In the records below, find the line that contains "post_cts_setup_buffers=0" and the line that contains "first_global_vias=2364", then retype exactly those two lines and every line between them.

**Collected data**
* * * * * * * * *
## src/rtl/pixel_fetch_responder.sv

```systemverilog
// pixel_fetch_responder: serves single-pixel requests from a frame buffer in memory; optional fetch timeout under FETCH_TIMEOUT_EN
module pixel_fetch_responder #(
  parameter int ROW_NUM = 480,
  parameter int COL_NUM = 640,
  parameter int ADDR_W = 32,
  parameter logic [ADDR_W-1:0] BASE_ADDR = '0,
  parameter int TIMEOUT_CYCLES = 255
) (
  input  logic              clk,
  input  logic              rst,
  input  logic              en,
  input  logic signed [10:0] req_x,
  input  logic signed [10:0] req_y,
  output logic              waitrequest,
  output logic [7:0]        pixel,
  output logic              mem_read,
  output logic [ADDR_W-1:0] mem_address,
  input  logic              mem_waitrequest,
  input  logic              mem_readdatavalid,
  input  logic [7:0]        mem_readdata,
  output logic              fetch_error
);
  typedef enum logic [2:0] {IDLE, LOOKUP, MEM_REQ, MEM_WAIT, PRESENT} state_t;
  state_t state, state_nx;
  logic signed [10:0] x_q, y_q;
  logic [7:0] data_q;
  logic oor, load_mem, timeout, waiting;
  assign oor = req_x < 0 || req_x >= COL_NUM || req_y < 0 || req_y >= ROW_NUM;
  assign waiting = state == MEM_REQ || state == MEM_WAIT;
  assign load_mem = mem_readdatavalid && (state == MEM_WAIT || (state == MEM_REQ && !mem_waitrequest));
  always_ff @(posedge clk or negedge rst)
    if (!rst) state <= IDLE;
    else state <= state_nx;
  always_comb begin
    state_nx = state;
    case (state)
      IDLE:     state_nx = en ? LOOKUP : IDLE;
      LOOKUP:   state_nx = oor ? PRESENT : MEM_REQ;
      MEM_REQ:  state_nx = load_mem || timeout ? PRESENT : !mem_waitrequest ? MEM_WAIT : MEM_REQ;
      MEM_WAIT: state_nx = load_mem || timeout ? PRESENT : MEM_WAIT;
      PRESENT:  state_nx = en ? LOOKUP : IDLE;
      default:  state_nx = IDLE;
    endcase
  end
  always_comb begin
    waitrequest = state != PRESENT;
    mem_read = state == MEM_REQ;
    mem_address = mem_read ? BASE_ADDR + ADDR_W'($unsigned(y_q)) * ADDR_W'(COL_NUM) + ADDR_W'($unsigned(x_q)) : '0;
    pixel = data_q;
  end
  // data_q only changes on the edge into PRESENT, so it doubles as the held pixel
  always_ff @(posedge clk or negedge rst)
    if (!rst) begin
      x_q <= '0;
      y_q <= '0;
      data_q <= '0;
    end else begin
      if (state == LOOKUP) begin
        x_q <= req_x;
        y_q <= req_y;
      end
      if (load_mem) data_q <= mem_readdata;
      else if ((state == LOOKUP && oor) || timeout) data_q <= '0;
    end
`ifdef FETCH_TIMEOUT_EN
  localparam int CW = $clog2(TIMEOUT_CYCLES + 1);
  logic [CW-1:0] cnt;
  logic ferr;
  assign timeout = waiting && cnt == CW'(TIMEOUT_CYCLES);
  assign fetch_error = ferr;
  always_ff @(posedge clk or negedge rst)
    if (!rst) begin
      cnt <= '0;
      ferr <= 1'b0;
    end else begin
      cnt <= state_nx == MEM_REQ && state != MEM_REQ ? '0 : waiting ? cnt + 1'b1 : cnt;
      if (timeout && !load_mem) ferr <= 1'b1;
    end
`else
  // no timeout hardware; the parameter is kept so both builds share one interface
  assign timeout = waiting && TIMEOUT_CYCLES < 0;
  assign fetch_error = 1'b0;
`endif
endmodule
```

## config.mk

```make
export PLATFORM = sky130hd
export DESIGN_NAME = pixel_fetch_responder
export DESIGN_NICKNAME = d
export VERILOG_FILES = /design/src/rtl/pixel_fetch_responder.sv
export SDC_FILE = /design/constraint.sdc
export NUM_CORES = 1
export LEC_CHECK = 0
export ABC_AREA = 1
export CORE_MARGIN = 1
export CORE_UTILIZATION = 51
export CTS_CLUSTER_SIZE = 25
export DETAILED_ROUTE_END_ITERATION = 8
export GPL_TIMING_DRIVEN = 0
export PLACE_DENSITY = 0.86
export SYNTH_ARGS = -nofsm -noshare
export SYNTH_HDL_FRONTEND = slang
export SYNTH_SLANG_ARGS = --single-unit
```

## constraint.sdc

```tcl
create_clock -name clk -period 7.4 [get_ports clk]
set_input_delay 1.11 -clock clk [delete_from_list [all_inputs] [get_ports clk]]
set_output_delay 1.11 -clock clk [all_outputs]
set_load 0.05 [all_outputs]
```

==> reports/results.ini <==
[status]
run_status=finished, final reports clean

[worst_setup_path]
critical_path.top_delay_family=adder cells
worst_ep_required_time_ps=6290
cpMaxStageDelayCell=clkdlybuf4s50_1
crit_path_start_kind=flip-flop
timing_worst_setup_path_type=flip-flop to primary output
crit_buf_inv=1
critical_path_peak_fanout=4
setup.worst_path.end_class=primary output
arrival_ps=3610
critical-path-max-stage-delay_ps=810
crit_path_cells=ha_1, ha_1, fa_1, nand2_1, nor3_1, nor2_1, nor2_2, nand3_2, nor2_1, nand3_1, a21oi_2, clkdlybuf4s50_1

[power]
power.density_nw_per_um2=296
static_power_due_to_leakage_nw=1.79
ir_worst_vdd_mv=0.241
fin_total_pwr_mw=1.01

[detailed_routing]
antenna_violating_nets_post_route=0
detail_route.first_pass.iterations=4
drt_drc_violations_left=0
drt-wirelength-per-cell_um=10.9
drt_wl_total_mm=5.62
vias_per_cell=4.88
dr_total_vias=2523
drt_first_iter_violations=90

[floorplanning]
die_area_sq_um=5310
placementRows=25
vertical_die_dimension_um=72.9
io_pins=78
core-area_sq_um=4790
fp.dieW_um=72.9
initial_standard_cell_utilization_of_the_core_pct=53.5

[sta]
max_freq_ghz=0.212
unrepaired_setup_endpoints_after_global_routing=no
worst_case_setup_margin_in_the_final_layout_ps=2680
finalWorstPathRequiredPeriod_ps=4720
relSlewSlack_pct=52.1
final.period_utilization_pct=63.7
skew_ps=6.25
setup_violation_total_in_the_final_timing_report=0
timing_hold_violations_final=0
hold-worst-slack_ps=479
tightestPinTransition_ps=718
finalMaxSlewViolations=0
tns_ps=0

[clock_tree]
path_clk_slew_ps=70
ctsRootBufferMaster=clkbuf_8
hold_buffers=0
cts.sink_count=33
clock_latency_ps=280
post_cts_setup_buffers=0
cts_htree_levels=2
cts_inserted_buffers=5
clock_tree.buffer_depth=2
tritoncts=yes
cts_resized=0

[placed_design]
placement.io_buffers=65
dp_hpwl_mm=4.60
detailed_place.area_sq_um=3330
gp_congestion=0.861
worst_setup_timing_slack_at_the_placement_stage_ps=3010
place_inst=509

[min_path]
hp-class=flip-flop to flip-flop

[layout]
final_cell_area_sq_um=3410
fin_cells=517
drive_gt1_share_pct=10.7
insertedDiodeCount=0
sequential_cell_area_sq_um=826
fin_nets=508
post_route_utilization_pct=71.3
layout.filler_cells=387
multiInputGateArea_sq_um=1480
area.growth.synth_to_final_pct=33.3

[logic_synthesis]
post_synth_main_area_contributors=dfrtp_1, nand2_1, ha_1
yosys_register_bits=33
synth_top_area_share_pct=32.3
ys.warnings.count=0
synth_cell_type_count=25
synth_sequential_area_ratio_pct=32.3
avgSynthCellArea_sq_um=6.99
synthesis.area_sq_um=2560
syn-instance-count=366
yosys.area.top_type=dfrtp_1

[global_route]
globalRoute.totalOverflow=0
track_usage_pct=23.0
grt_max_degree=34
first_global_vias=2364
grt_first_pass_wirelength_mm=9.65
grt_antenna_before_repair=0

[flow_run]
cap_violations=0

registers in the layout, summed over array words and instances, names as in the netlist:
name / cells
state: 3
x_q: 11
y_q: 11
pixel: 8
placed cells by master (no fill, tap or decap):
cell type and instances:
clkdlybuf4s50_1 64, dfrtp_1 33, a21oi_2 2, nand4_1 6
inv_2 2, a21oi_1 10, inv_1 47, fa_1 2
nor3_1 4, nand3_2 6, nor2_4 1, buf_4 12
ha_1 22, nor3_2 1, buf_2 1, nand2_1 109
o211ai_1 1, conb_1 12, clkbuf_1 6, nor2_2 5
nand2_2 11, clkbuf_8 5, clkinv_2 2, nand3_1 30
clkinv_1 1, o21ai_0 25, nor2_1 27, o21bai_1 2
buf_1 1
cells by family (layout without fill, tap and decap cells):
group	after synthesis	in the layout	synth area share, %
AND/OR/NAND/NOR	200	200	35.1
buffers and inverters	68	141	11.7
AO/OA/AOI/OAI	40	40	8.41
flip-flops	33	33	32.3
adder cells (fa/ha/maj)	24	24	12.3
other	1	12	0.146
synth_stat cells (all sizes together):
master,count
a21oi,12
buf,13
clkbuf,5
clkinv,1
conb,1
dfrtp,33
fa,2
ha,22
inv,49
nand2,120
nand3,36
nand4,6
nor2,33
nor3,5
o211ai,1
o21ai,25
o21bai,2
worst paths after layout:
check	startpoint	to	slack, ps	cells past startpoint
setup reg to reg	state[1]	pixel[6]	5860	6
min in group asynchronous	rst	x_q[4]	880	1
setup / recovery	y_q[1]	mem_address[20]	2680	12
hold reg to reg	x_q[7]	x_q[7]	480	2
hold / removal	x_q[7]	x_q[7]	480	2
max in group asynchronous	rst	pixel[7]	6060	1
layer usage:
layer | wire (um) | vias to the layer above | global-route usage (%)
li1 | - | 1306 | -
met1 | 2450 | 1126 | 28.1
met2 | 2760 | 84 | 40.8
met3 | 362 | 7 | 4.70
met4 | 52 | 0 | 6.75
met5 | 0 | - | 0
final cells by class:
class / instances / area share (%)
clock buffers: 6 / 2.13
repair buffers: 65 / 18.9
inverters: 50 / 5.50
clock inverters: 2 / 0.293
multi-input cells: 276 / 43.2
plain buffers: 18 / 3.30
well taps: 67 / 2.46
flip-flops and latches: 33 / 24.2
power breakdown:
part,total [mW],internal [mW],leakage [nW],switching [mW]
combinational,0.630,0.222,1.32,0.408
sequential,0.251,0.221,0.421,0.0308
clock,0.128,0.0651,0.0450,0.0627
total,1.01,0.508,1.79,0.501
worst register-to-register path, delay by kind of cell, from the launching register on:
kind	cells	cell delay [ps]
AO/OA/AOI/OAI	1	80
buffers and inverters	2	350
flip-flops	1	370
AND/OR/NAND/NOR	3	620
Power figures use the tool's default switching activity.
* * * * * * * * *
**Answer section**
post_cts_setup_buffers=0
cts_htree_levels=2
cts_inserted_buffers=5
clock_tree.buffer_depth=2
tritoncts=yes
cts_resized=0

[placed_design]
placement.io_buffers=65
dp_hpwl_mm=4.60
detailed_place.area_sq_um=3330
gp_congestion=0.861
worst_setup_timing_slack_at_the_placement_stage_ps=3010
place_inst=509

[min_path]
hp-class=flip-flop to flip-flop

[layout]
final_cell_area_sq_um=3410
fin_cells=517
drive_gt1_share_pct=10.7
insertedDiodeCount=0
sequential_cell_area_sq_um=826
fin_nets=508
post_route_utilization_pct=71.3
layout.filler_cells=387
multiInputGateArea_sq_um=1480
area.growth.synth_to_final_pct=33.3

[logic_synthesis]
post_synth_main_area_contributors=dfrtp_1, nand2_1, ha_1
yosys_register_bits=33
synth_top_area_share_pct=32.3
ys.warnings.count=0
synth_cell_type_count=25
synth_sequential_area_ratio_pct=32.3
avgSynthCellArea_sq_um=6.99
synthesis.area_sq_um=2560
syn-instance-count=366
yosys.area.top_type=dfrtp_1

[global_route]
globalRoute.totalOverflow=0
track_usage_pct=23.0
grt_max_degree=34
first_global_vias=2364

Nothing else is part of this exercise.